In July 2012, Hall enrolled the children in Medi-Care Managed Care, a state
healthcare program operated by California.   Hall was unable to pay the rent at the Chula Vista apartment and was evicted by order of a California court in early August 2012. Shortly thereafter, Hall started making plans to return with the children
to Illinois, where Hall had a substantial support network of family.   Hall informed Solano, who said that "she was okay with it" and that she just wanted to see the children before they left.   Hall believed at the time that Solano would attempt to cross into the United States, legally or illegally, and meet up with Hall and the children in Illinois.    Hall and the children left the San Diego -Tijuana area in late August 2012
and  lived in Waukegan, Illinois, ever since.  

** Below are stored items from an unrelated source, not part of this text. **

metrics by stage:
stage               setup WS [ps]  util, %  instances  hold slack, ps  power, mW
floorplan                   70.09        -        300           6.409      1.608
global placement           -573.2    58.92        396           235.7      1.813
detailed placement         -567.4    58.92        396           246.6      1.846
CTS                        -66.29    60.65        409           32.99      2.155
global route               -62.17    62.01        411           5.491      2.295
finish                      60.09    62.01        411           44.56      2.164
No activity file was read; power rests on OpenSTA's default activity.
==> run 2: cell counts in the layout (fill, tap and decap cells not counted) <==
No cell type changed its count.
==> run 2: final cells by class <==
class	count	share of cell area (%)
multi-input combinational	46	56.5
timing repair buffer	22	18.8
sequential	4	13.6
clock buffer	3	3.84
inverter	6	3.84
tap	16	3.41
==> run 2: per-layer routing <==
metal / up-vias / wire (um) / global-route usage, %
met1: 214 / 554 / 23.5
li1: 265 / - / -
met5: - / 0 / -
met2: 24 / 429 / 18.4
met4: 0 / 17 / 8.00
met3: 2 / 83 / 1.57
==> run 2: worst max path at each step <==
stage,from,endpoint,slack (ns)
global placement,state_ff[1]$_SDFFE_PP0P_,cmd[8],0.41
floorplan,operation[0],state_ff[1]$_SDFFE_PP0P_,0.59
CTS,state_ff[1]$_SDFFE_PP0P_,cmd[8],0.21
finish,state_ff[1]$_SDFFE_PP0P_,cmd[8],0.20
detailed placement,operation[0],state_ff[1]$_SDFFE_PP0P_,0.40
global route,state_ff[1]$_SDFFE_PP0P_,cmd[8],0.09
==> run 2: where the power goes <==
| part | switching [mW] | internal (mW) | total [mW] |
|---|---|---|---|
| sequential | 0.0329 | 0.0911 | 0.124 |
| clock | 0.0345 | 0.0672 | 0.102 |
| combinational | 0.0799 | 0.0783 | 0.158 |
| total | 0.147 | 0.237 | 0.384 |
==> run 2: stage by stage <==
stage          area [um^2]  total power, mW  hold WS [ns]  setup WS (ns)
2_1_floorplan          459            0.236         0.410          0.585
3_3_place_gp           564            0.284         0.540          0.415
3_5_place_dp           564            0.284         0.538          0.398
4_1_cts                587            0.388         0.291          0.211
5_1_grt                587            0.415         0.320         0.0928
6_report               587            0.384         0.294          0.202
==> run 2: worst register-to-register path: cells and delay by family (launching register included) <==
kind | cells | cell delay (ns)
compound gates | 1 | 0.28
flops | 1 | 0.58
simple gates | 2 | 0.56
<file path="config.mk">
export PLATFORM = sky130hd
export DESIGN_NAME = mandelbrot_escape_time_pixel_flat
export DESIGN_NICKNAME = d
export VERILOG_FILES = /design/src/rtl/met_pkg.sv /design/src/rtl/met_if.sv /design/src/rtl/mandelbrot_escape_time_pixel.sv /design/src/rtl/met_mul.sv /design/src/flat_wrapper.sv
export VERILOG_INCLUDE_DIRS = /design/src /design/src/rtl
export SDC_FILE = /design/constraint.sdc
export NUM_CORES = 2
export LEC_CHECK = 0
export BUFFER_PORTS_ARGS = -buffer_cell sky130_fd_sc_hd__buf_2
export CORE_ASPECT_RATIO = 0.5
export CORE_MARGIN = 2
export CORE_UTILIZATION = 53
export DETAILED_ROUTE_END_ITERATION = 6
export PLACE_DENSITY_LB_ADDON = 0.25
export SLEW_MARGIN = 20
export SYNTH_ARGS = -nofsm -noshare
export SYNTH_HDL_FRONTEND = slang
export SYNTH_SLANG_ARGS = --single-unit
</file>
<file path="constraint.sdc">
create_clock -name clk -period 13.7 [get_ports clk]
set_input_delay 3.425 -clock clk [delete_from_list [all_inputs] [get_ports clk]]
set_output_delay 3.425 -clock clk [all_outputs]
set_load 0.02 [all_outputs]
</file>
<file path="src/rtl/assert_macros.svh">
// Assertion macros shared by the RTL of the escape-time pixel block.
// Expects signals named clk and rst_n in the module that uses them.
`ifndef ASSERT_MACROS_SVH
`define ASSERT_MACROS_SVH

// Consequent must hold in the same cycle as the antecedent
`define MET_ASSERT_SAME(lbl, ante, cons) \
  lbl: assert property (@(posedge clk) disable iff (!rst_n) (ante) |-> (cons)) \
    else $error("escape-time pixel: same-cycle check failed");

// Consequent must hold in the cycle after the antecedent
`define MET_ASSERT_NEXT(lbl, ante, cons) \
  lbl: assert property (@(posedge clk) disable iff (!rst_n) (ante) |=> (cons)) \
    else $error("escape-time pixel: next-cycle check failed");

`endif

</file>
<file path="src/rtl/met_pkg.sv">
// Package for the escape-time pixel block: widths, reset values, codes,
// colour table and saturation helper. No dependencies.
`default_nettype none

package met_pkg;

  // Field and datapath widths
  localparam int DATA_W    = 32;
  localparam int STEP_W    = 31;
  localparam int IDX_W     = 10;
  localparam int CNT_W     = 8;
  localparam int CFG_IDX_W = 3;
  localparam int WIDE_W    = 48;
  localparam int PROD_W    = 64;
  localparam int FRAC_BITS = 28;

  // Parameter defaults
  localparam int IMAGE_SIZE_DEF   = 1024;
  localparam int PALETTE_SIZE_DEF = 16;

  // Register reset values
  localparam logic signed [DATA_W-1:0] REAL_START_RST = -32'sd536870912;
  localparam logic        [STEP_W-1:0] REAL_STEP_RST  = 31'd647496;
  localparam logic signed [DATA_W-1:0] IMAG_START_RST = -32'sd300647711;
  localparam logic        [STEP_W-1:0] IMAG_STEP_RST  = 31'd587203;
  localparam logic        [CNT_W-1:0]  ITER_LIMIT_RST = 8'd100;

  // Escape radius squared, 4.0 in Q4.28
  localparam logic signed [WIDE_W-1:0] FOUR_Q28 = 48'sd1073741824;

  // Saturation bounds
  localparam logic signed [WIDE_W-1:0] SAT_HI = 48'sd2147483647;
  localparam logic signed [WIDE_W-1:0] SAT_LO = -48'sd2147483648;

  // Configuration register indexes
  typedef enum logic [CFG_IDX_W-1:0] {
    REG_REAL_START = 3'd0,
    REG_REAL_STEP  = 3'd1,
    REG_IMAG_START = 3'd2,
    REG_IMAG_STEP  = 3'd3,
    REG_ITER_LIMIT = 3'd4
  } met_cfg_reg_t;

  // Sequencer states
  typedef enum logic [3:0] {
    S_IDLE,
    S_WRAP,
    S_CR,
    S_CI,
    S_XX,
    S_YY,
    S_XY,
    S_UPD,
    S_OUT
  } met_state_t;

  // Palette, words laid out as 0x00BBGGRR
  localparam logic [23:0] COLOUR_TABLE [16] = '{
    24'h0F1E42, 24'h1A0719, 24'h2F0109, 24'h490404,
    24'h640700, 24'h8A2C0C, 24'hB15218, 24'hD17D39,
    24'hE5B586, 24'hF8ECD3, 24'hBFE9F1, 24'h5FC9F8,
    24'h00AAFF, 24'h0080CC, 24'h005799, 24'h03346A
  };

  // Clamp a wide signed value to the signed 32-bit range
  function automatic logic signed [DATA_W-1:0] sat32(input logic signed [WIDE_W-1:0] v);
    logic signed [DATA_W-1:0] res;
    if (v > SAT_HI) begin
      res = 32'sh7FFF_FFFF;
    end else if (v < SAT_LO) begin
      res = 32'sh8000_0000;
    end else begin
      res = $signed(v[DATA_W-1:0]);
    end
    return res;
  endfunction

endpackage

`default_nettype wire

</file>
<file path="src/rtl/met_if.sv">
// Request channels of the escape-time pixel block: pixel in, result out.
// Depends on met_pkg for field widths.
`default_nettype none

// Pixel request: row and column
interface met_pix_if;
  import met_pkg::*;
  logic             valid;
  logic             ready;
  logic [IDX_W-1:0] row;
  logic [IDX_W-1:0] column;
  modport source(output valid, row, column, input ready);
  modport sink(input valid, row, column, output ready);
endinterface

// Result request: echoed pixel, count and colour bytes
interface met_res_if;
  import met_pkg::*;
  logic             valid;
  logic             ready;
  logic [IDX_W-1:0] out_row;
  logic [IDX_W-1:0] out_column;
  logic [CNT_W-1:0] iterations;
  logic [7:0]       byte_zero;
  logic [7:0]       byte_one;
  logic [7:0]       byte_two;
  modport source(output valid, out_row, out_column, iterations, byte_zero, byte_one,
                 byte_two, input ready);
  modport sink(input valid, out_row, out_column, iterations, byte_zero, byte_one,
               byte_two, output ready);
endinterface

`default_nettype wire

</file>
<file path="src/rtl/mandelbrot_escape_time_pixel.sv">
// Escape-time pixel engine: takes a pixel row and column, iterates z = z^2 + c in
// signed Q4.28 and returns the iteration count with a palette colour; one pixel at
// a time. The time from a request being taken to its result grows with the rounds
// done (at most iteration_limit) and with the index wrap steps (none when
// IMAGE_SIZE > 1023, otherwise the larger of the subtractions of IMAGE_SIZE needed to
// bring row and column in range); a new request is taken only after the result is. The
// pace is set by the single shared multiplier: each round needs x*x, y*y and x*y
// through it, plus an update step, and the final escape or limit test costs one more
// pass of x*x, y*y and the compare. in_ch.ready is high only while idle; a finished
// result is held on out_ch until taken. Depends on met_pkg, met_if, met_mul and
// assert_macros.svh.
`default_nettype none

`include "assert_macros.svh"

module mandelbrot_escape_time_pixel #(
  parameter int IMAGE_SIZE   = met_pkg::IMAGE_SIZE_DEF,
  parameter int PALETTE_SIZE = met_pkg::PALETTE_SIZE_DEF
) (
  input  logic                              clk,
  input  logic                              rst_n,
  met_pix_if.sink                           in_ch,
  met_res_if.source                         out_ch,
  input  logic                              cfg_we,
  input  logic [met_pkg::CFG_IDX_W-1:0]     cfg_index,
  input  logic [met_pkg::DATA_W-1:0]        cfg_data
);
  import met_pkg::*;

  localparam int PAL_W = (PALETTE_SIZE > 1) ? $clog2(PALETTE_SIZE) : 1;
  localparam logic [PAL_W-1:0] PAL_LAST = PAL_W'(PALETTE_SIZE - 1);
  localparam logic [IDX_W-1:0] IMG_SUB  = IDX_W'(IMAGE_SIZE);

  // Configuration registers
  logic signed [DATA_W-1:0] real_start_r, imag_start_r;
  logic        [STEP_W-1:0] real_step_r, imag_step_r;
  logic        [CNT_W-1:0]  limit_r;

  // Sequencer and datapath registers
  met_state_t               state_r, state_nxt;
  logic        [IDX_W-1:0]  row_r, row_nxt, col_r, col_nxt;
  logic        [IDX_W-1:0]  ridx_r, ridx_nxt, cidx_r, cidx_nxt;
  logic signed [DATA_W-1:0] cr_r, cr_nxt, ci_r, ci_nxt;
  logic signed [DATA_W-1:0] x_r, x_nxt, y_r, y_nxt;
  logic signed [WIDE_W-1:0] xx_r, xx_nxt, yy_r, yy_nxt;
  logic        [CNT_W-1:0]  count_r, count_nxt;
  logic        [PAL_W-1:0]  pal_r, pal_nxt;

  // Shared multiplier
  logic signed [DATA_W-1:0] mul_a, mul_b;
  logic signed [PROD_W-1:0] prod_r;
  logic signed [PROD_W-1:0] prod_q28, prod_q27;
  logic signed [WIDE_W-1:0] sq_w, xy2_w, sum_w;
  logic                     row_big, col_big, escape_w;
  logic [23:0]              word_w;

  met_mul u_mul (
    .clk    (clk),
    .op_a   (mul_a),
    .op_b   (mul_b),
    .prod_r (prod_r)
  );

  // Configuration writes
  always_ff @(posedge clk) begin
    if (!rst_n) begin
      real_start_r <= REAL_START_RST;
      real_step_r  <= REAL_STEP_RST;
      imag_start_r <= IMAG_START_RST;
      imag_step_r  <= IMAG_STEP_RST;
      limit_r      <= ITER_LIMIT_RST;
    end else if (cfg_we) begin
      case (cfg_index)
        REG_REAL_START: real_start_r <= $signed(cfg_data);
        REG_REAL_STEP:  real_step_r  <= cfg_data[STEP_W-1:0];
        REG_IMAG_START: imag_start_r <= $signed(cfg_data);
        REG_IMAG_STEP:  imag_step_r  <= cfg_data[STEP_W-1:0];
        REG_ITER_LIMIT: limit_r      <= cfg_data[CNT_W-1:0];
        default: ;
      endcase
    end
  end

  // Floor-rounded products back to Q4.28 (arithmetic shift rounds down)
  assign prod_q28 = prod_r >>> FRAC_BITS;
  assign prod_q27 = prod_r >>> (FRAC_BITS - 1);
  assign sq_w     = $signed(prod_q28[WIDE_W-1:0]);
  assign xy2_w    = $signed(prod_q27[WIDE_W-1:0]);
  assign sum_w    = xx_r + sq_w;
  assign escape_w = sum_w > FOUR_Q28;

  // Index wrap checks
  assign row_big = int'(ridx_r) >= IMAGE_SIZE;
  assign col_big = int'(cidx_r) >= IMAGE_SIZE;

  // Next state and datapath
  always_comb begin
    state_nxt = state_r;
    row_nxt   = row_r;
    col_nxt   = col_r;
    ridx_nxt  = ridx_r;
    cidx_nxt  = cidx_r;
    cr_nxt    = cr_r;
    ci_nxt    = ci_r;
    x_nxt     = x_r;
    y_nxt     = y_r;
    xx_nxt    = xx_r;
    yy_nxt    = yy_r;
    count_nxt = count_r;
    pal_nxt   = pal_r;
    mul_a     = x_r;
    mul_b     = x_r;
    case (state_r)
      S_IDLE: begin
        if (in_ch.valid) begin
          row_nxt   = in_ch.row;
          col_nxt   = in_ch.column;
          ridx_nxt  = in_ch.row;
          cidx_nxt  = in_ch.column;
          x_nxt     = '0;
          y_nxt     = '0;
          count_nxt = '0;
          pal_nxt   = '0;
          state_nxt = S_WRAP;
        end
      end
      S_WRAP: begin
        // one subtraction of the image size per cycle on each index
        if (row_big) ridx_nxt = ridx_r - IMG_SUB;
        if (col_big) cidx_nxt = cidx_r - IMG_SUB;
        if (!row_big && !col_big) state_nxt = S_CR;
      end
      S_CR: begin
        mul_a     = $signed({{(DATA_W-IDX_W){1'b0}}, cidx_r});
        mul_b     = $signed({1'b0, real_step_r});
        state_nxt = S_CI;
      end
      S_CI: begin
        cr_nxt    = sat32($signed(prod_r[WIDE_W-1:0]) + WIDE_W'(real_start_r));
        mul_a     = $signed({{(DATA_W-IDX_W){1'b0}}, ridx_r});
        mul_b     = $signed({1'b0, imag_step_r});
        state_nxt = S_XX;
      end
      S_XX: begin
        // first entry picks up ci; later entries keep the same value
        if (count_r == '0) ci_nxt = sat32($signed(prod_r[WIDE_W-1:0]) + WIDE_W'(imag_start_r));
        mul_a     = x_r;
        mul_b     = x_r;
        state_nxt = S_YY;
      end
      S_YY: begin
        xx_nxt    = sq_w;
        mul_a     = y_r;
        mul_b     = y_r;
        state_nxt = S_XY;
      end
      S_XY: begin
        // escape test before each round, together with the limit test
        yy_nxt = sq_w;
        mul_a  = x_r;
        mul_b  = y_r;
        if ((count_r >= limit_r) || escape_w) begin
          state_nxt = S_OUT;
        end else begin
          state_nxt = S_UPD;
        end
      end
      S_UPD: begin
        x_nxt     = sat32(xx_r - yy_r + WIDE_W'(cr_r));
        y_nxt     = sat32(xy2_w + WIDE_W'(ci_r));
        count_nxt = count_r + 1'b1;
        pal_nxt   = (pal_r == PAL_LAST) ? '0 : pal_r + 1'b1;
        state_nxt = S_XX;
      end
      S_OUT: begin
        if (out_ch.ready) state_nxt = S_IDLE;
      end
      default: state_nxt = S_IDLE;
    endcase
  end

  // Control state
  always_ff @(posedge clk) begin
    if (!rst_n) begin
      state_r <= S_IDLE;
    end else begin
      state_r <= state_nxt;
    end
  end

  // Payload registers
  always_ff @(posedge clk) begin
    row_r   <= row_nxt;
    col_r   <= col_nxt;
    ridx_r  <= ridx_nxt;
    cidx_r  <= cidx_nxt;
    cr_r    <= cr_nxt;
    ci_r    <= ci_nxt;
    x_r     <= x_nxt;
    y_r     <= y_nxt;
    xx_r    <= xx_nxt;
    yy_r    <= yy_nxt;
    count_r <= count_nxt;
    pal_r   <= pal_nxt;
  end

  // Handshakes and result payload
  assign word_w            = COLOUR_TABLE[4'(pal_r)];
  assign in_ch.ready       = (state_r == S_IDLE);
  assign out_ch.valid      = (state_r == S_OUT);
  assign out_ch.out_row    = row_r;
  assign out_ch.out_column = col_r;
  assign out_ch.iterations = count_r;
  assign out_ch.byte_zero  = word_w[23:16];
  assign out_ch.byte_one   = word_w[15:8];
  assign out_ch.byte_two   = word_w[7:0];

  // Checks
  `MET_ASSERT_SAME(a_no_overlap, out_ch.valid, !in_ch.ready)
  `MET_ASSERT_NEXT(a_busy_after_req, in_ch.valid && in_ch.ready, !in_ch.ready && !out_ch.valid)
  `MET_ASSERT_NEXT(a_idle_after_res, out_ch.valid && out_ch.ready, in_ch.ready)

endmodule

`default_nettype wire

</file>
<file path="src/rtl/met_mul.sv">
// Shared signed 32x32 multiplier with a registered 64-bit product.
// Depends on met_pkg for widths.
`default_nettype none

module met_mul (
  input  logic                               clk,
  input  logic signed [met_pkg::DATA_W-1:0]  op_a,
  input  logic signed [met_pkg::DATA_W-1:0]  op_b,
  output logic signed [met_pkg::PROD_W-1:0]  prod_r
);
  import met_pkg::*;

  logic signed [PROD_W-1:0] prod_nxt;

  // Full-width product, registered into prod_r
  assign prod_nxt = PROD_W'(op_a) * PROD_W'(op_b);

  always_ff @(posedge clk) begin
    prod_r <= prod_nxt;
  end

endmodule

`default_nettype wire
</file>
<file path="src/flat_wrapper.sv">
// flat-port wrapper written by rule: the top's interface ports become plain ports
module mandelbrot_escape_time_pixel_flat import met_pkg::*;
#(
  parameter int IMAGE_SIZE   = met_pkg::IMAGE_SIZE_DEF,
  parameter int PALETTE_SIZE = met_pkg::PALETTE_SIZE_DEF
)
  (clk, rst_n, cfg_we, cfg_index, cfg_data, in_ch_valid, in_ch_row, in_ch_column, in_ch_ready, out_ch_valid, out_ch_out_row, out_ch_out_column, out_ch_iterations, out_ch_byte_zero, out_ch_byte_one, out_ch_byte_two, out_ch_ready);
  met_pix_if in_ch_i ();
  met_res_if out_ch_i ();
  input  logic clk;
  input  logic rst_n;
  input  logic cfg_we;
  input  logic [met_pkg::CFG_IDX_W-1:0] cfg_index;
  input  logic [met_pkg::DATA_W-1:0] cfg_data;
  input wire logic [$bits(in_ch_i.valid)-1:0] in_ch_valid;
  input wire logic [$bits(in_ch_i.row)-1:0] in_ch_row;
  input wire logic [$bits(in_ch_i.column)-1:0] in_ch_column;
  output wire logic [$bits(in_ch_i.ready)-1:0] in_ch_ready;
  output wire logic [$bits(out_ch_i.valid)-1:0] out_ch_valid;
  output wire logic [$bits(out_ch_i.out_row)-1:0] out_ch_out_row;
  output wire logic [$bits(out_ch_i.out_column)-1:0] out_ch_out_column;
  output wire logic [$bits(out_ch_i.iterations)-1:0] out_ch_iterations;
  output wire logic [$bits(out_ch_i.byte_zero)-1:0] out_ch_byte_zero;
  output wire logic [$bits(out_ch_i.byte_one)-1:0] out_ch_byte_one;
  output wire logic [$bits(out_ch_i.byte_two)-1:0] out_ch_byte_two;
  input wire logic [$bits(out_ch_i.ready)-1:0] out_ch_ready;
  assign in_ch_i.valid = in_ch_valid;
  assign in_ch_i.row = in_ch_row;
  assign in_ch_i.column = in_ch_column;
  assign in_ch_ready = in_ch_i.ready;
  assign out_ch_valid = out_ch_i.valid;
  assign out_ch_out_row = out_ch_i.out_row;
  assign out_ch_out_column = out_ch_i.out_column;
  assign out_ch_iterations = out_ch_i.iterations;
  assign out_ch_byte_zero = out_ch_i.byte_zero;
  assign out_ch_byte_one = out_ch_i.byte_one;
  assign out_ch_byte_two = out_ch_i.byte_two;
  assign out_ch_i.ready = out_ch_ready;
  mandelbrot_escape_time_pixel #(.IMAGE_SIZE(IMAGE_SIZE), .PALETTE_SIZE(PALETTE_SIZE)) u_core (.clk(clk), .rst_n(rst_n), .in_ch(in_ch_i), .out_ch(out_ch_i), .cfg_we(cfg_we), .cfg_index(cfg_index), .cfg_data(cfg_data));
endmodule
</file>
==> metrics <==
number of global-route vias before repair 52200; # port buffers 113; final net count 8747; CP bufs+invs 7; final worst slack 1960 ps; outcome complete, but fails checks; failing checks design-rule violations; most used cell, CP fa_1; first-pass GRT wire length 328000 µm; CP max stage delay 950 ps; Setup Skew 53.2 ps; Worst path slowest cell o21a_1; reg2reg start u_core.state_r[1]; Max clock buf depth 3; count leader, synth inv_1; Crit path max-delay family adder cells; Post-DP HPWL 172000 µm; Final Setup Violations 0; Routability Congestion 0.998; Die Span Y 251 µm; Post-synth ARST share 0; Slew headroom 0.166; path type of the worst setup path reg -> reg; setup TNS 0 ps; post-synthesis instance total 7234; synth unique cells 103; CP Capture Type flip-flop; sequential area share after synthesis 0.170; max-slew violations 0; Worst EP arrival 12310 ps; Clock Latency Late Sink 650 ps; root buf cell clkbuf_16; Routed Antenna Nets 0; grt total ovfl 0; die width 498 µm; All-Layer GR Usage 0.349; CTS Sinks 434; Req. time, crit path 14270 ps; H-Tree Depth 2; register bit total from synthesis 434; antenna violations before repair 22; Critical path origin u_core.state_r[1]; Hold Path Origin u_core.imag_step_r[30]; Post-Syn Nets 8825; share of the synthesized area in the top cell type 0.347; Avg Synthesized Cell Area 8.95 µm²; share of layout cells above drive strength 1 0.0634; Final min period 11740 ps; CTS tree yes; drc violations 26; final wirelength 215000 µm; post-synth top area cell fa_1; RSZ-0062 raised after global routing no; Pre-Repair DR Iteration Count 7; Hold Crit Class reg -> reg; IO Count 114; synth top area cells fa_1 35%, edfxtp_1 11%, ha_1 7.9%, inv_1 7.1%, dfxtp_1 6.2%; Final Hold Viols 0; pre-CTS setup slack 2280 ps; period utilization 0.857; number of post-CTS setup repair buffers 0; Initial Utilization 0.536; post_cts resized 0; Hold-fix buffers, CTS 0; largest net degree at the start of global routing 90; yosys warns 0; vias per cell 5.96; core area 121000 µm²; EDFF count, synth 232; Synth top cells by count 1220 x inv_1, 1122 x fa_1, 977 x nand2_1; Max-Cap Viols 0; drt wl/cell 24.4 µm; mapped cell area 64700 µm²; clk slew on worst S/H paths 60 ps; die area 125000 µm²; Layout Area Growth over Synthesis 6.26%; total number of vias 52500; # rows 90; Fillers 10900; highest clock rate 0.0852 GHz; initial DRC count 6217; worst-path fanout max 55; crit start category flip-flop; Num CTS Buffers 48; Least-Margin Pin Slew 1240 ps; Synth Flop Type edfxtp_1
[registers in the layout, indices dropped and copies added (netlist names)]
signal and count:
u_core.y_r 32, u_core.real_start_r 32, u_core.out_ch.iterations 8, u_core.ci_r 32
u_core.pal_r 4, u_core.yy_r 36, u_core.imag_start_r 32, u_core.limit_r 8
u_core.out_ch.out_row 10, u_core.state_r 4, u_core.x_r 32, u_core.cr_r 32
u_core.u_mul.prod_r 64, u_core.xx_r 36, u_core.real_step_r 31, u_core.imag_step_r 31
u_core.out_ch.out_column 10
[path summary, 6_finish.rpt]
kind	to	slack (ps)	cells past startpoint
max	u_core.u_mul.prod_r[60]	1960	33
max reg2reg	u_core.u_mul.prod_r[60]	1960	33
min	u_core.imag_step_r[30]	470	2
min reg2reg	u_core.imag_step_r[30]	470	2
[stage by stage]
stage               cells  utilization  cell area (µm²)  hold slack (ps)
floorplan            7234            -            64700              439
global placement     8715        0.554            66900              453
detailed placement   8715        0.554            66900              456
CTS                  8805        0.568            68700              467
global route         8807        0.569            68700              481
finish               8822        0.569            68800              467
[area by class of cell]
class	count	area, µm²	share of cell area
antenna	16	40.0	0.000582
clock buffer	58	1310	0.0191
clock inverter	32	424	0.00617
inverter	1220	4580	0.0666
multi-input combinational	5216	47900	0.696
sequential	434	11000	0.160
tap	1610	2010	0.0293
timing repair buffer	236	1500	0.0219
[layout by cell type (no fill, tap or decap), types with 47 or more instances in the layout]
| cell type | Yosys | layout |
|---|---|---|
| o21ai_0 | 183 | 176 |
| a21o_1 | 118 | 118 |
| o21a_1 | 61 | 61 |
| a21boi_0 | 99 | 99 |
| edfxtp_1 | 232 | 232 |
| buf_4 | 6 | 123 |
| nor3_1 | 50 | 47 |
| a21oi_1 | 272 | 268 |
| ha_1 | 409 | 409 |
| xor2_1 | 97 | 97 |
| fa_1 | 1122 | 1122 |
| o21ai_1 | 95 | 90 |
| nand4_1 | 54 | 54 |
| inv_1 | 1220 | 1220 |
| xnor2_1 | 147 | 142 |
| nor2_1 | 714 | 710 |
| buf_2 | 24 | 112 |
| nand2_1 | 977 | 976 |
| dfxtp_1 | 202 | 202 |
| clkbuf_16 | 0 | 50 |
| nand3_1 | 102 | 102 |
[worst min-delay path: cells and delay by family, from the launching register on]
family	cells	cell delay, ps
simple gates	1	50
flops	1	310
compound gates	1	60
[metal layers]
layer | part of all wire | global-route usage
met5 | 0.00021 | 0
met1 | 0.41 | 0.494
met4 | 0.041 | 0.118
met3 | 0.14 | 0.111
met2 | 0.41 | 0.506
[cell families after synthesis]
logic type,synth area share
compound gates,0.134
simple gates,0.142
buf+inv,0.0933
fa+ha+maj,0.426
flops,0.170
xor+xnor,0.0330
mux,0.00189
Power is left out: the tool's default activity adds up to more than one toggle a clock period on the data nets, which glitch-free logic cannot reach.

The district court noted that unlike the situation in most Hague Convention cases, the children moved fluidly and regularly (at times daily) between  United States and Mexico, with the consent of both parents.   This made it difficult to determine whether Hall removed the children from  Mexico or retained them in the United States when he took them from the San Diego -Tijuana area to Illinois.   In addition the parties' briefs recognized no distinction between the habitual residence analysis in retention versus removal cases. The court held that the parties  therefore waived any argument that this case involved retention as opposed to removal (or vice versa) or that the habitual residence analysis differed in any material respect between those two scenarios. The district court noted that the parties agreed that Solano could prevail only if she showed that Mexico was the children's  habitual residence in late August 2012, when the alleged wrongful removal/retention occurred.   "The determination of 'habitual residence' is to be made on the basis of the everyday meaning of these words rather than the legal meaning that a particular jurisdiction attaches to them ...."   Kijowska, 463 F.3d at 586.    "The determination of habitual residence under the Hague Convention is a practical, flexible, factual  inquiry that accounts for all available relevant evidence and considers the individual circumstances of each case."   Redmond, 724 F.3d at 732. "Determining a child's habitual residence ... requires an assessment of the observable facts on the ground, not an inquiry into the child's or the parent's legal status in a particular place."  The district court pointed out that the Seventh Circuit had loosely adopted the framework set forth in  Mozes v. Mozes, 239 F.3d 1067 (9th Cir. 2001), for determining habitual residence. "In the case of  young children, the [Mozes] court found it most prudent to focus on the intent of the parents rather than the intent of the child in determining the child's habitual residence."   Koch, 450 F.3d at 713.   The district court must "determine  whether the parents intended to abandon their previous habitual residence, judging that intent at the last time the parents had a shared intent."    As  the Seventh Circuit made clear, the district court also must consider, in addition to the  parents' last shared intent, "the child's acclimatization" to one country or another.   Redmond, 724 F.3d at 746.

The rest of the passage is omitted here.